Following Hurricane Dorian

Image courtesy of, Hurricane Dorian’s satellite view from the International Space Station.

Jasmine Gaston

Staff Writer

On August 23, Hurricane Dorian slowly began to transform from a tropical wave into a tropical storm.

Tropical waves are areas where the water creates a spiral shape and the air pressure is lower than usual. The surrounding areas of these waves usually experience thunderstorms or cloudy weather. A few days passed by, in which wind speeds were increasing and the weather south of the United States was changing quickly. Over the course of the next few days, the hurricane quickly became a category 5 as visuals from NASA showed the large eye hovering over Abaco Islands in the Bahamas, about 150 miles east from Southern Florida.

 September 1 was the day that Dorian arrived at the Bahamas, directly attacking them with extreme winds

with over 200 mph and more than 20 feet higher than normal tide waves. Houses and buildings were destroyed as well as the Grand Bahama, the northernmost island in the Bahamas. Dorian affected many of the inhabitants there.

Tim Stelloh, journalist from NBC covering Hurricane Dorian mentions, “A Bahamas cruise ship ferried

more than 1,100 Bahamians to the United States, and Customs and Border Protection delivered food and water by helicopter.” However, president of the United States, Donald Trump, was against the idea of letting the people from the Bahamas into the United States. More than 50 people have been found dead in the wreckage and debris of fallen homes and more than 70,000 are found without a place to live in after the storm. 

Joseph Badala, a new teacher at Joseph A. Foran High School had a lot to say about the subject. His view is, “Having just moved to Connecticut from Phoenix, Arizona in July, I was excited to see so much rain.  Hurricanes form over warm water near the equator, so I have not had to worry about them while living in the middle of Arizona’s desert. It was exciting to follow Dorian’s path up the coast and predict where it would hit.  Thankfully, Connecticut dodged most of its harsh effects, leaving us with a little bit of extra rain and wind, which is nothing compared to what other states had to deal with. As a marine science teacher living and teaching near the ocean, I am excited to teach about marine-related phenomenon, like Hurricane Dorian.  Since most Connecticut students have experienced a hurricane or tropical storm at some point in their lives, I think they will be able to relate to the topic more easily than my Arizona students, leading to awesome class discussions and realizations!”
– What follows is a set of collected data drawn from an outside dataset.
### src/rtl/unidade_de_busca.sv
// -----------------------------------------------------------------------------
// unidade_de_busca
// Instruction-fetch sequencer for the single-cycle iZero MIPS processor.
// Holds the program counter and computes the next PC from the current
// instruction word, the branch outcome and the jr register value. It also
// tracks the processor run state: running, waiting for user input (in),
// halted, or address error.
//
// Ports:
//   clock             system clock, rising edge
//   reset             synchronous, active-low reset
//   instrucao         instruction word at the current pc (combinational fetch)
//   desvio_tomado     branch condition for the current bne/blt
//   endereco_jr       register value used as the jr target
//   confirmar         user confirm button (level, already synchronised)
//   pc                registered program counter
//   pc_mais_um        pc + 1, the jal return address
//   habilita_escrita  current instruction may commit its writes (Mealy)
//   esperando_entrada high while waiting for the confirm button
//   parado            high when halted or in address error
//   erro_endereco     high in address error
// -----------------------------------------------------------------------------
module unidade_de_busca #(
  parameter int TAM_MEMORIA = 72,
  parameter int PC_INICIAL  = 0
) (
  input  logic        clock,
  input  logic        reset,
  input  logic [31:0] instrucao,
  input  logic        desvio_tomado,
  input  logic [25:0] endereco_jr,
  input  logic        confirmar,
  output logic [25:0] pc,
  output logic [25:0] pc_mais_um,
  output logic        habilita_escrita,
  output logic        esperando_entrada,
  output logic        parado,
  output logic        erro_endereco
);

  localparam logic [1:0] EXECUTANDO = 2'd0;
  localparam logic [1:0] ESPERA     = 2'd1;
  localparam logic [1:0] PARADO     = 2'd2;
  localparam logic [1:0] ERRO       = 2'd3;

  localparam logic [5:0] OP_BNE  = 6'b011000;
  localparam logic [5:0] OP_BLT  = 6'b011001;
  localparam logic [5:0] OP_J    = 6'b011101;
  localparam logic [5:0] OP_JAL  = 6'b011110;
  localparam logic [5:0] OP_JR   = 6'b011111;
  localparam logic [5:0] OP_IN   = 6'b100000;
  localparam logic [5:0] OP_HALT = 6'b111111;

  localparam logic [25:0] LIMITE_C  = 26'(TAM_MEMORIA);
  localparam logic [25:0] PC_RESET_C = 26'(PC_INICIAL);

  logic [1:0]  estado_r;
  logic [1:0]  estado_prox_s;
  logic [25:0] pc_r;
  logic [25:0] pc_prox_s;
  logic [25:0] pc_inc_s;
  logic [25:0] alvo_s;
  logic [5:0]  opcode_s;
  logic        confirmar_ant_r;
  logic        borda_s;
  logic        habilita_s;
  logic        esperando_r;
  logic        parado_r;
  logic        erro_r;

  assign opcode_s = instrucao[31:26];
  assign pc_inc_s = pc_r + 26'd1;
  assign borda_s  = confirmar & ~confirmar_ant_r;

  // Candidate next PC for an instruction executing in EXECUTANDO.
  always_comb begin
    alvo_s = pc_inc_s;
    case (opcode_s)
      OP_J, OP_JAL: alvo_s = instrucao[25:0];
      OP_JR:        alvo_s = endereco_jr;
      OP_BNE, OP_BLT: begin
        // Branch targets are absolute 16-bit word addresses.
        if (desvio_tomado) begin
          alvo_s = {10'b0, instrucao[15:0]};
        end else begin
          alvo_s = pc_inc_s;
        end
      end
      default:      alvo_s = pc_inc_s;
    endcase
  end

  // Next state, next PC and the Mealy write enable.
  always_comb begin
    estado_prox_s = estado_r;
    pc_prox_s     = pc_r;
    habilita_s    = 1'b0;
    case (estado_r)
      EXECUTANDO: begin
        if (opcode_s == OP_HALT) begin
          estado_prox_s = PARADO;
        end else if (opcode_s == OP_IN) begin
          estado_prox_s = ESPERA;
        end else begin
          // An out-of-range target still lets the current instruction commit.
          habilita_s = 1'b1;
          if (alvo_s >= LIMITE_C) begin
            estado_prox_s = ERRO;
          end else begin
            pc_prox_s = alvo_s;
          end
        end
      end
      ESPERA: begin
        if (borda_s) begin
          habilita_s = 1'b1;
          if (pc_inc_s >= LIMITE_C) begin
            estado_prox_s = ERRO;
          end else begin
            estado_prox_s = EXECUTANDO;
            pc_prox_s     = pc_inc_s;
          end
        end else begin
          habilita_s = 1'b0;
        end
      end
      PARADO:  estado_prox_s = PARADO;
      ERRO:    estado_prox_s = ERRO;
      default: estado_prox_s = ERRO;
    endcase
  end

  // State, PC, edge-detector history and registered status flags.
  always_ff @(posedge clock) begin
    if (!reset) begin
      estado_r        <= EXECUTANDO;
      pc_r            <= PC_RESET_C;
      // Treat a button held through reset as already pressed.
      confirmar_ant_r <= 1'b1;
      esperando_r     <= 1'b0;
      parado_r        <= 1'b0;
      erro_r          <= 1'b0;
    end else begin
      estado_r        <= estado_prox_s;
      pc_r            <= pc_prox_s;
      confirmar_ant_r <= confirmar;
      esperando_r     <= (estado_prox_s == ESPERA);
      parado_r        <= (estado_prox_s == PARADO) || (estado_prox_s == ERRO);
      erro_r          <= (estado_prox_s == ERRO);
    end
  end

  assign pc                = pc_r;
  assign pc_mais_um        = pc_inc_s;
  assign habilita_escrita  = habilita_s;
  assign esperando_entrada = esperando_r;
  assign parado            = parado_r;
  assign erro_endereco     = erro_r;

endmodule
===== src/rtl/regfile_operand_fetch_if.sv =====
// Request, operand and write-back channels between a fetch client and the operand-fetch sequencer.
interface regfile_operand_fetch_if #(
    parameter int unsigned DATA_W = 32,
    parameter int unsigned ADDR_W = 5
) ();
    logic              req_valid;
    logic              req_ready;
    logic [ADDR_W-1:0] req_rs1;
    logic [ADDR_W-1:0] req_rs2;
    logic              wb_valid;
    logic [ADDR_W-1:0] wb_addr;
    logic [DATA_W-1:0] wb_data;
    logic              op_valid;
    logic              op_ready;
    logic [DATA_W-1:0] op_a;
    logic [DATA_W-1:0] op_b;

    modport master (
        output req_valid, req_rs1, req_rs2, wb_valid, wb_addr, wb_data, op_ready,
        input  req_ready, op_valid, op_a, op_b
    );

    modport slave (
        input  req_valid, req_rs1, req_rs2, wb_valid, wb_addr, wb_data, op_ready,
        output req_ready, op_valid, op_a, op_b
    );
endinterface
File: config.mk
export PLATFORM = sky130hd
export DESIGN_NAME = work_loader
export DESIGN_NICKNAME = d
export VERILOG_FILES = /design/src/rtl/work_loader.sv
export SDC_FILE = /design/constraint.sdc
export NUM_CORES = 1
export LEC_CHECK = 0
export CAP_MARGIN = 20
export CORE_AREA = 2 2 277 279
export CTS_BUF_LIST = sky130_fd_sc_hd__clkbuf_8
export CTS_CLUSTER_SIZE = 20
export DETAILED_ROUTE_END_ITERATION = 7
export DIE_AREA = 0 0 279 281
export GPL_TIMING_DRIVEN = 0
export HOLD_SLACK_MARGIN = 0.08
export PLACE_DENSITY_LB_ADDON = 0.12
export SYNTH_ARGS = -nofsm -noshare
export SYNTH_HDL_FRONTEND = slang
export SYNTH_SLANG_ARGS = --single-unit
File: constraint.sdc
create_clock -name clk -period 3.6 [get_ports clk]
set_clock_uncertainty 0.15 [all_clocks]
set_input_delay 0.72 -clock clk [delete_from_list [all_inputs] [get_ports clk]]
set_output_delay 0.72 -clock clk [all_outputs]
set_load 0.01 [all_outputs]
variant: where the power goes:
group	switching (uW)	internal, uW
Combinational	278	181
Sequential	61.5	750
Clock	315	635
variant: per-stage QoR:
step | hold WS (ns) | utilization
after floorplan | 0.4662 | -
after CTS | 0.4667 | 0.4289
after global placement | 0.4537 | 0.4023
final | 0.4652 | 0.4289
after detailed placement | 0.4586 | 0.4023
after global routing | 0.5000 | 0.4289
File: src/rtl/fetch_unit.sv
// Program counter / control-flow stage. Sequences pc from decoder requests
// (increment, branch, call, return, halt) under an IDLE/RUN/HALT machine.
// Optional feature: define FETCH_COUNT_EN to build the retired-fetch
// counter; otherwise fetch_count is tied to zero.
module fetch_unit
    import fetch_unit_pkg::*;
#(
    parameter int PC_W        = PC_W_DEF,
    parameter int STACK_DEPTH = 4,
    parameter int SUB_BASE    = 100,
    parameter int SUB_STRIDE  = 16
) (
    input  logic            clk,
    input  logic            reset_n,
    input  logic            start,
    input  logic            stall,
    input  logic            br_req,
    input  logic [PC_W-1:0] br_target,
    input  logic            jsr_req,
    input  logic [3:0]      jsr_idx,
    input  logic            ret_req,
    input  logic            halt_req,
    output logic [PC_W-1:0] pc,
    output logic            running,
    output logic            done,
    output logic            stack_err,
    output logic [15:0]     fetch_count
);

    run_state_e      state_r;
    logic [PC_W-1:0] pc_r;
    logic            running_r;
    logic            done_r;
    logic            stack_err_r;

    logic            run_go_s;
    logic            clear_s;
    logic            push_s;
    logic            pop_s;
    logic [PC_W-1:0] pc_inc_s;
    logic [PC_W-1:0] jsr_target_s;
    logic [PC_W-1:0] top_s;
    logic            full_s;
    logic            empty_s;

    // Stack control: only the winning request of a non-stalled RUN cycle acts.
    always_comb begin
        run_go_s     = (state_r == ST_RUN) && !stall;
        clear_s      = start && (state_r != ST_RUN);
        pc_inc_s     = pc_r + {{(PC_W-1){1'b0}}, 1'b1};
        jsr_target_s = PC_W'(sub_entry(jsr_idx, 32'(SUB_BASE), 32'(SUB_STRIDE)));
        push_s       = 1'b0;
        pop_s        = 1'b0;
        if (run_go_s && !halt_req) begin
            if (ret_req) begin
                pop_s = !empty_s;
            end else if (jsr_req) begin
                push_s = !full_s;
            end else begin
                pop_s  = 1'b0;
            end
        end else begin
            push_s = 1'b0;
        end
    end

    return_stack #(
        .DEPTH (STACK_DEPTH),
        .WIDTH (PC_W)
    ) u_stack (
        .clk     (clk),
        .reset_n (reset_n),
        .clear   (clear_s),
        .push    (push_s),
        .pop     (pop_s),
        .din     (pc_inc_s),
        .top     (top_s),
        .full    (full_s),
        .empty   (empty_s)
    );

    // Run-state machine, pc register and status flags.
    always_ff @(posedge clk or negedge reset_n) begin
        if (!reset_n) begin
            state_r     <= ST_IDLE;
            pc_r        <= {PC_W{1'b0}};
            running_r   <= 1'b0;
            done_r      <= 1'b0;
            stack_err_r <= 1'b0;
        end else begin
            case (state_r)
                ST_IDLE: begin
                    pc_r <= {PC_W{1'b0}};
                    if (start) begin
                        state_r   <= ST_RUN;
                        running_r <= 1'b1;
                        done_r    <= 1'b0;
                    end
                end
                ST_RUN: begin
                    if (!stall) begin
                        if (halt_req) begin
                            state_r   <= ST_HALT;
                            running_r <= 1'b0;
                            done_r    <= 1'b1;
                        end else if (ret_req) begin
                            if (empty_s) begin
                                stack_err_r <= 1'b1;
                                state_r     <= ST_HALT;
                                running_r   <= 1'b0;
                                done_r      <= 1'b1;
                            end else begin
                                pc_r <= top_s;
                            end
                        end else if (jsr_req) begin
                            if (full_s) begin
                                stack_err_r <= 1'b1;
                                state_r     <= ST_HALT;
                                running_r   <= 1'b0;
                                done_r      <= 1'b1;
                            end else begin
                                pc_r <= jsr_target_s;
                            end
                        end else if (br_req) begin
                            pc_r <= br_target;
                        end else begin
                            pc_r <= pc_inc_s;
                        end
                    end
                end
                ST_HALT: begin
                    if (start) begin
                        state_r     <= ST_RUN;
                        pc_r        <= {PC_W{1'b0}};
                        running_r   <= 1'b1;
                        done_r      <= 1'b0;
                        stack_err_r <= 1'b0;
                    end
                end
                default: begin
                    state_r     <= ST_IDLE;
                    pc_r        <= {PC_W{1'b0}};
                    running_r   <= 1'b0;
                    done_r      <= 1'b0;
                    stack_err_r <= 1'b0;
                end
            endcase
        end
    end

`ifdef FETCH_COUNT_EN
    logic [15:0] fetch_count_r;

    // Saturating count of non-stalled RUN cycles, restarted by start.
    always_ff @(posedge clk or negedge reset_n) begin
        if (!reset_n) begin
            fetch_count_r <= 16'd0;
        end else if (clear_s) begin
            fetch_count_r <= 16'd0;
        end else if (run_go_s && (fetch_count_r != 16'hFFFF)) begin
            fetch_count_r <= fetch_count_r + 16'd1;
        end else begin
            fetch_count_r <= fetch_count_r;
        end
    end

    assign fetch_count = fetch_count_r;
`else
    assign fetch_count = 16'd0;
`endif

    assign pc        = pc_r;
    assign running   = running_r;
    assign done      = done_r;
    assign stack_err = stack_err_r;

endmodule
U.S. Coastguard had arrived to save all of the critically injured so that they could receive proper treatment.

However, the Bahamas were still receiving great rainfall and thunderstorms as the winds were maintaining. By late September 2 and early September 3, the hurricane had weakened to a category 4 hurricane.

Hurricane Dorian is now known as the most extreme storm to hit the Bahamas in history, but it 

finally retreated from there and starting towards the east coast of Florida. The winds began to pick up significantly once more but did not cause any severe damage like in the Bahamas. From then on, Dorian continued north towards North Carolina, South Carolina, and Canada. All of these locations have been struck with heavy rainstorms and power outages but there was no flooding or serious destruction. 

The long two weeks of the reign of Dorian are finally coming to a close, but the hurricane season has just 

begun. The Bahamas has finally started repair on their towns and homes, and people from the United States have even offered to assist in bringing Bahamians over for shelter. However, a CNN article explains, “Over the weekend, about 119 ferry passengers hoping to evacuate Grand Bahama to Florida were told to get off a Balearia Caribbean boat if they didn’t have visas, the ferry operator said.” Amidst the disaster, a boat came in an attempt to rescue some Bahamians, transferring them to Florida. However, they did not get very far because the same rule applied to everyone that in-person authorization needed to be shown in order to gain access to the United States.